Why Free Trade Helps Social Welfare Programs

SAN FRANCISCO: Nowadays, most discussions about social policy are muddled by the notion that free trade hurts society. Everywhere you look, well-meaning groups see imports as a threat to their pet social programs, from welfare to environmental protection. The result? Strange alliances between the romantic and nationalist right, the green left, and self-interested parties such as trade unions appear to oppose free trade. In America, this new protectionist/social policy pact scored a big victory recently in derailing President Clinton’s request for so-called "fast-track" negotiating authority from Congress, which he intended to use in order to bring Chile into the North American Free Trade zone (NAFTA).

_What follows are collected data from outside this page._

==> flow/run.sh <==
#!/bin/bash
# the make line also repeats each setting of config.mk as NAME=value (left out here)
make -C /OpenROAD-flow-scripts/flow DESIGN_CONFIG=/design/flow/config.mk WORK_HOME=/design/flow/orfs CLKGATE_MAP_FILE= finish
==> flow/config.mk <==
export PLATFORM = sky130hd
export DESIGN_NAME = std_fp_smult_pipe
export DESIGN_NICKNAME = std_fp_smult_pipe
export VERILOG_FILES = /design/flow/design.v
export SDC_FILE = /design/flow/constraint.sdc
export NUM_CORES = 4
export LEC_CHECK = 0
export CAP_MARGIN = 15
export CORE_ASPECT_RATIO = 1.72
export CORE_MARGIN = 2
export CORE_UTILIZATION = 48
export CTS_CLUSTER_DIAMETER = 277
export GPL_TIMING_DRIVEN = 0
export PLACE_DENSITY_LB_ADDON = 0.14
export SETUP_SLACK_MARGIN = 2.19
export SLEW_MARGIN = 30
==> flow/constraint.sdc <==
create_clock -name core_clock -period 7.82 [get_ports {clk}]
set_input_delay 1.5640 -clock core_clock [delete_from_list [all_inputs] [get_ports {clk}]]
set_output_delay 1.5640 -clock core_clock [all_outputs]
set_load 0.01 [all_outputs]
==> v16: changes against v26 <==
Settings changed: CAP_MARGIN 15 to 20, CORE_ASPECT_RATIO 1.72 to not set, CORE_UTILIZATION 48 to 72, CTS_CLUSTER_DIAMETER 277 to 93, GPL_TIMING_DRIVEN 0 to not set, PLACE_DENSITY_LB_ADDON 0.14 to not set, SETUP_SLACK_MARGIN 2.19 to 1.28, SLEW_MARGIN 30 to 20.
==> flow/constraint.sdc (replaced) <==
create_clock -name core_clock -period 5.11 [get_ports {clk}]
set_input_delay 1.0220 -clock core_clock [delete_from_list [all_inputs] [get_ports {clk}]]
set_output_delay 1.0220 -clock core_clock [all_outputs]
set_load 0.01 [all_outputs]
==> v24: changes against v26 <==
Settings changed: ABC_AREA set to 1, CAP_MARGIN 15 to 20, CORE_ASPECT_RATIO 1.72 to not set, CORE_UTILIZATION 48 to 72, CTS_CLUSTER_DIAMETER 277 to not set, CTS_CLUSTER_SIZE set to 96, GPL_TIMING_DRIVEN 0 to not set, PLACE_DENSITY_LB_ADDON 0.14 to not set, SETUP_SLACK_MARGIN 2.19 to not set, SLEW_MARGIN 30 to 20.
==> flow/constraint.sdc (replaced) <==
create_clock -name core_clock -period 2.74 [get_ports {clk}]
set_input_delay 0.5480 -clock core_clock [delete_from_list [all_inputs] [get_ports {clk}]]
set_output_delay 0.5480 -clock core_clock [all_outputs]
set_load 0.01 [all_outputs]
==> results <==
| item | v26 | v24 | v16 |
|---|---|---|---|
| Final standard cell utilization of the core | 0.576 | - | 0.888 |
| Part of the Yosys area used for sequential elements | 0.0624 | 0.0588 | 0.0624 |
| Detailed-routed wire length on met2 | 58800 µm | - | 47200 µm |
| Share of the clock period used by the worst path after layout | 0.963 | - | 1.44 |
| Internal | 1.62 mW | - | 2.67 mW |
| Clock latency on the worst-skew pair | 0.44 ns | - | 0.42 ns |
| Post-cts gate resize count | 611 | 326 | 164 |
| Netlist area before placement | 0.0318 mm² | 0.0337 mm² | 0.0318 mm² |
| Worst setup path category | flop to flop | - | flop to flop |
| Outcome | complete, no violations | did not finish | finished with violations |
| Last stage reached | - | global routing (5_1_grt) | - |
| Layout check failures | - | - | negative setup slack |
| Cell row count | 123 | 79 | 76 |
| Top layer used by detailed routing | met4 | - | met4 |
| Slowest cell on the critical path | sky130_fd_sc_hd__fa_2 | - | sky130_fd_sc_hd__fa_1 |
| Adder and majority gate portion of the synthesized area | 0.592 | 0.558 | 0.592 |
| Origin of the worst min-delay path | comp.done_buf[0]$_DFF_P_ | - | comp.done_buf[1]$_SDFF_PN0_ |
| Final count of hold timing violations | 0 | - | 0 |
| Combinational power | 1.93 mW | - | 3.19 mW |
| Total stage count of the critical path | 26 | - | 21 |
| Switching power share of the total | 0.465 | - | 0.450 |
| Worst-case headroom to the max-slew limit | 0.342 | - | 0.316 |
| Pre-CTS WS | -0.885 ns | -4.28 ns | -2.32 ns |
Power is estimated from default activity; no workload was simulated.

The furious opposition of social policy advocates to free trade, however, cannot stand scrutiny. Many U.S. environmentalists, for example, claimed that NAFTA would undermine American environmental standards. Four years later, that heavily prophesied "race to the bottom" is scarcely to be sniffed.

Look to America’s northern border and you see that free trade is indeed compatible with divergent national welfare objectives. The US/Canada trade agreement (a precursor to NAFTA) was once opposed by Canadians who worried that their country’s generous social welfare programs would be fatally undermined by it. "I have an immense fear," said Edward Broadbent, the leader of Canada’s Social Democrats back then, "that if the agreement is put in place, corporate pressures would mount to harmonize Canadian social policies, such as subsidized Medicare and pensions, with lower American standards.’"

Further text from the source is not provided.